Scientific classification
- Kingdom: Animalia
- Phylum: Chordata
- Class: Actinopterygii
- Order: Cypriniformes
- Family: Cyprinidae
- Subfamily: Labeoninae
- Genus: Labeo
- Species: L. umbratus
- Binomial name: Labeo umbratus (A. Smith, 1841)
- Synonyms: Abrostomus umbratus Smith, 1841; Labeo cafer Castelnau, 1861; Labeo sicheli Castelnau, 1861; Labeo stenningi Gilchrist & Thompson, 1913;

= Moggel =

- Authority: (A. Smith, 1841)
- Conservation status: LC
- Synonyms: Abrostomus umbratus Smith, 1841, Labeo cafer Castelnau, 1861, Labeo sicheli Castelnau, 1861, Labeo stenningi Gilchrist & Thompson, 1913

Species of fish

Moggel (Labeo umbratus) is a freshwater African fish in genus Labeo. It occurs within the drainage basin of the Orange River. The species has been recorded in the Vaal River, Olifants River in Mpumalanga and Limpopo, introduced there by anglers.
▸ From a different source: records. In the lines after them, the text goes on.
===== src/rtl/xpt_serial_cfg.sv =====
module xpt_serial_cfg #(
  parameter int N_IN  = 16,
  parameter int N_OUT = 8
) (
  input  logic                             clk,
  input  logic                             rst_n,
  input  logic                             sclk,
  input  logic                             sdin,
  input  logic                             cs_n,
  input  logic                             mode,
  input  logic                             cfg,
  output logic                             dout,
  output logic [N_OUT-1:0]                 out_en,
  output logic [N_OUT*$clog2(N_IN)-1:0]    out_sel
);
  localparam int SEL_W   = $clog2(N_IN);
  localparam int ENT_W   = SEL_W + 1;
  localparam int CHAIN_W = N_OUT * ENT_W;
  localparam int AW      = $clog2(N_OUT);
  localparam int AFR_W   = AW + ENT_W;
  localparam int CNT_W   = $clog2(AFR_W + 2);

  logic               sclk_q, cfg_q, armed, fmode, pending, dout_q;
  logic [CNT_W-1:0]   cnt;
  logic [AFR_W-1:0]   asr;
  logic [CHAIN_W-1:0] shadow, active;

  wire s_rise   = sclk & ~sclk_q;
  wire s_fall   = ~sclk & sclk_q;
  wire c_rise   = cfg & ~cfg_q;
  wire shift_en = s_fall & armed & ~cs_n & ~fmode;
  wire acap_en  = s_fall & armed & ~cs_n & fmode;
  wire close    = s_rise & armed & cs_n;
  wire commit   = close & fmode & (cnt == CNT_W'(AFR_W));
  wire upd      = shift_en | commit;
  wire [AW-1:0]    a_addr = asr[AFR_W-1 -: AW];
  wire [ENT_W-1:0] a_ent  = asr[ENT_W-1:0];

  always_ff @(posedge clk or negedge rst_n) begin
    if (!rst_n) begin
      sclk_q <= 1'b0;
      cfg_q  <= 1'b0;
    end else begin
      sclk_q <= sclk;
      cfg_q  <= cfg;
    end
  end

  always_ff @(posedge clk or negedge rst_n) begin
    if (!rst_n) begin
      armed <= 1'b0;
      fmode <= 1'b0;
      cnt   <= '0;
      asr   <= '0;
    end else begin
      if (!armed && !cs_n && s_rise) begin
        armed <= 1'b1;
        fmode <= mode;
        cnt   <= '0;
      end else if (close) begin
        armed <= 1'b0;
      end
      if (acap_en) begin
        asr <= {asr[AFR_W-2:0], sdin};
        if (cnt != CNT_W'(AFR_W + 1)) cnt <= cnt + 1'b1;
      end
    end
  end

  always_ff @(posedge clk or negedge rst_n) begin
    if (!rst_n) begin
      shadow <= '0;
      dout_q <= 1'b0;
    end else if (shift_en) begin
      shadow <= {shadow[CHAIN_W-2:0], sdin};
      dout_q <= shadow[CHAIN_W-1];
    end else begin
      for (int k = 0; k < N_OUT; k++)
        if (commit && a_addr == AW'(k)) shadow[k*ENT_W +: ENT_W] <= a_ent;
    end
  end

  always_ff @(posedge clk or negedge rst_n) begin
    if (!rst_n) begin
      active  <= '0;
      pending <= 1'b0;
    end else begin
      if (c_rise && pending) active <= shadow;
      pending <= upd | (pending & ~c_rise);
    end
  end

  assign dout = dout_q;

  for (genvar k = 0; k < N_OUT; k++) begin : g_out
    assign out_en[k]                  = active[k*ENT_W + SEL_W];
    assign out_sel[k*SEL_W +: SEL_W]  = active[k*ENT_W +: SEL_W];
  end

  a_r3_live_hold: assert property (@(posedge clk) disable iff (!rst_n)
    !c_rise |=> ($stable(out_en) && $stable(out_sel)));

  a_r8_no_new_data: assert property (@(posedge clk) disable iff (!rst_n)
    (c_rise && !pending) |=> ($stable(out_en) && $stable(out_sel)));

  a_r4_cs_ignore: assert property (@(posedge clk) disable iff (!rst_n)
    (cs_n && !armed) |=> ($stable(shadow) && $stable(dout)));

  a_r7_discard: assert property (@(posedge clk) disable iff (!rst_n)
    (close && fmode && cnt != CNT_W'(AFR_W)) |=> $stable(shadow));

  a_r9_dout_fall: assert property (@(posedge clk) disable iff (!rst_n)
    !s_fall |=> $stable(dout));

  a_r10_keep_pending: assert property (@(posedge clk) disable iff (!rst_n)
    (c_rise && shift_en) |=> pending);
endmodule
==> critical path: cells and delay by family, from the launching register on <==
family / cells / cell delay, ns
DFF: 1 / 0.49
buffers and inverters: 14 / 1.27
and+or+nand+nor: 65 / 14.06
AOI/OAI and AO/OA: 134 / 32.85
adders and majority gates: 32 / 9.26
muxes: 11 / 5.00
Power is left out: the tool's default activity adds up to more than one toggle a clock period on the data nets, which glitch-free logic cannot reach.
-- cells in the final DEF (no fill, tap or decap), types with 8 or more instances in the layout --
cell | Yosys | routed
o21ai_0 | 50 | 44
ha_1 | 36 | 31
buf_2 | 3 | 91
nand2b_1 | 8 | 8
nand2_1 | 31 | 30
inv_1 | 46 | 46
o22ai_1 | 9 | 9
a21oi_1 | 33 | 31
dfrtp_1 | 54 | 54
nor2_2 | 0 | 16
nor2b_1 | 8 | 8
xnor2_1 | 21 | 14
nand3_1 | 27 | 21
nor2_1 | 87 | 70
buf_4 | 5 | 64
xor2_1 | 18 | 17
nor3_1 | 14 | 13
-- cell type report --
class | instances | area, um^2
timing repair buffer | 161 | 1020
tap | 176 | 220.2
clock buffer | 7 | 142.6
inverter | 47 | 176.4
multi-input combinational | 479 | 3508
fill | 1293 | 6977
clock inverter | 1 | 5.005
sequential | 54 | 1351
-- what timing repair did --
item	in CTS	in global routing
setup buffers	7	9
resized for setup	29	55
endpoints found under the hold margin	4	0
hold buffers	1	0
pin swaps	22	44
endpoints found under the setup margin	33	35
--- src/rtl/irq_coalesce_pkg.sv ---
package irq_coalesce_pkg;

   // Width of a counter that must hold values 0 .. v-1 (never below 1 bit)
   function automatic int unsigned idx_w(input int unsigned v);
      return (v <= 2) ? 1 : $clog2(v);
   endfunction

endpackage

--- src/rtl/icm_prescaler.sv ---
module icm_prescaler #(
   parameter int unsigned TICK_DIV = 125
) (
   input  logic clk,
   input  logic rst_n,
   input  logic run_i,
   output logic tick_o
);
   import irq_coalesce_pkg::*;

   generate
      if (TICK_DIV < 1) begin : g_bad_div
         $error("icm_prescaler: TICK_DIV must be at least 1");
      end

      if (TICK_DIV == 1) begin : g_bypass
         // every running cycle is one tick
         assign tick_o = run_i;
      end else begin : g_divide
         localparam int unsigned PW = idx_w(TICK_DIV);
         localparam logic [PW-1:0] LAST = PW'(TICK_DIV - 1);
         logic [PW-1:0] phase_q;

         always_ff @(posedge clk or negedge rst_n) begin
            if (!rst_n) begin
               phase_q <= '0;
            end else if (!run_i || phase_q == LAST) begin
               phase_q <= '0;
            end else begin
               phase_q <= phase_q + 1'b1;
            end
         end

         assign tick_o = run_i && (phase_q == LAST);
      end
   endgenerate
endmodule

--- src/rtl/icm_budget_timer.sv ---
module icm_budget_timer #(
   parameter int unsigned TIME_W = 16
) (
   input  logic              clk,
   input  logic              rst_n,
   input  logic              clr_i,
   input  logic              tick_i,
   input  logic [TIME_W-1:0] budget_i,
   output logic [TIME_W-1:0] us_o,
   output logic              expired_o
);
   generate
      if (TIME_W < 2) begin : g_bad_w
         $error("icm_budget_timer: TIME_W must be at least 2");
      end
   endgenerate

   logic [TIME_W-1:0] us_q;

   always_ff @(posedge clk or negedge rst_n) begin
      if (!rst_n) begin
         us_q <= '0;
      end else if (clr_i) begin
         us_q <= '0;
      end else if (tick_i) begin
         us_q <= us_q + 1'b1;
      end
   end

   assign us_o      = us_q;
   assign expired_o = (us_q >= budget_i);
endmodule

--- src/rtl/icm_event_counter.sv ---
module icm_event_counter #(
   parameter int unsigned CNT_W = 8
) (
   input  logic             clk,
   input  logic             rst_n,
   input  logic             restart_i,
   input  logic             evt_i,
   output logic [CNT_W-1:0] cnt_o
);
   localparam logic [CNT_W-1:0] CNT_MAX = '1;

   generate
      if (CNT_W < 2) begin : g_bad_w
         $error("icm_event_counter: CNT_W must be at least 2");
      end
   endgenerate

   logic [CNT_W-1:0] cnt_q;

   always_ff @(posedge clk or negedge rst_n) begin
      if (!rst_n) begin
         cnt_q <= '0;
      end else if (restart_i) begin
         // an event on the closing edge opens the next batch
         cnt_q <= {{(CNT_W-1){1'b0}}, evt_i};
      end else if (evt_i && cnt_q != CNT_MAX) begin
         cnt_q <= cnt_q + 1'b1;
      end
   end

   assign cnt_o = cnt_q;
endmodule

--- src/rtl/irq_coalesce.sv ---
module irq_coalesce #(
   parameter int unsigned CNT_W    = 8,
   parameter int unsigned TIME_W   = 16,
   parameter int unsigned TICK_DIV = 125
) (
   input  logic              clk,
   input  logic              rst_n,
   input  logic              evt_i,
   input  logic              ack_i,
   input  logic [CNT_W-1:0]  frame_thr_i,
   input  logic [TIME_W-1:0] time_budget_i,
   output logic              irq_o
);
   localparam logic [CNT_W-1:0] THR_MIN = CNT_W'(1);

   logic [CNT_W-1:0]  evt_cnt;
   logic [TIME_W-1:0] us_cnt;
   logic              expired;
   logic              tick;
   logic              armed;
   logic              batch_done;
   logic              fire;
   logic              irq_q;
   logic [CNT_W-1:0]  thr_eff;

   assign thr_eff    = (frame_thr_i == '0) ? THR_MIN : frame_thr_i;
   assign armed      = (evt_cnt != '0);
   assign batch_done = armed && ((evt_cnt >= thr_eff) || expired);
   assign fire       = batch_done && !irq_q;

   icm_event_counter #(.CNT_W(CNT_W)) u_cnt (
      .clk       (clk),
      .rst_n     (rst_n),
      .restart_i (fire),
      .evt_i     (evt_i),
      .cnt_o     (evt_cnt)
   );

   icm_prescaler #(.TICK_DIV(TICK_DIV)) u_pre (
      .clk    (clk),
      .rst_n  (rst_n),
      .run_i  (armed && !expired && !fire),
      .tick_o (tick)
   );

   icm_budget_timer #(.TIME_W(TIME_W)) u_tmr (
      .clk       (clk),
      .rst_n     (rst_n),
      .clr_i     (fire || !armed),
      .tick_i    (tick),
      .budget_i  (time_budget_i),
      .us_o      (us_cnt),
      .expired_o (expired)
   );

   always_ff @(posedge clk or negedge rst_n) begin
      if (!rst_n) begin
         irq_q <= 1'b0;
      end else if (fire) begin
         irq_q <= 1'b1;
      end else if (ack_i) begin
         irq_q <= 1'b0;
      end
   end

   assign irq_o = irq_q;
endmodule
This species is similar to L. capensis in colour and in its pronounced anterior barbels. It can withstand temperatures below 10 °C and is mainly found in stagnant water, muddy dams and in large impoundments. Juveniles of the species prey on invertebrates while adults subsist on detritus and mud. It is an important food source and is considered a useful species in wastewater aquaculture when combined with other aquatic organisms.

== Size ==
Length: 500-600 mm. Weight: 2.9 kg

== Distribution ==
Africa: within the drainage basin of the Orange river and in southern watersheds of the Cape region. There are records of Labeo umbratus from the Olifant's river (Limpopo system) where it has been introduced by anglers. Has also been translocated in the Olifants-Limpopo system.

== Behavior ==
Found mainly in standing waters, shallow dams and muddy shallow areas such as in large impoundments. Juveniles feed on small invertebrates while adults feed on detritus and mud soft sediments.

== Breeding ==
The Moggel breed after rains in summer, migrating upstream to suitable spawning sites, usually over flooded grassy banks of rivers with shallow rocky sections. Female lays about 250,000 small sticky eggs which attach to grass and rocks, they hatch within 40 hours thereafter the newly hatched larvae repeatedly swim to the surface and get carried away by the current to deeper water.

== Uses ==
Valued as an important, nutritious food source and is recommended for use in wastewater aquaculture in combination with other aquatic organisms.

Occasionally caught by anglers using bait or flies whilst targeting other species, is known for its strong fighting ability. It is often regarded as an 'easter egg' fish when caught as they are nearly impossible to target specifically, catches are usually by chance. Important in commercial and subsistence fisheries and also used in aquaculture and physiological research.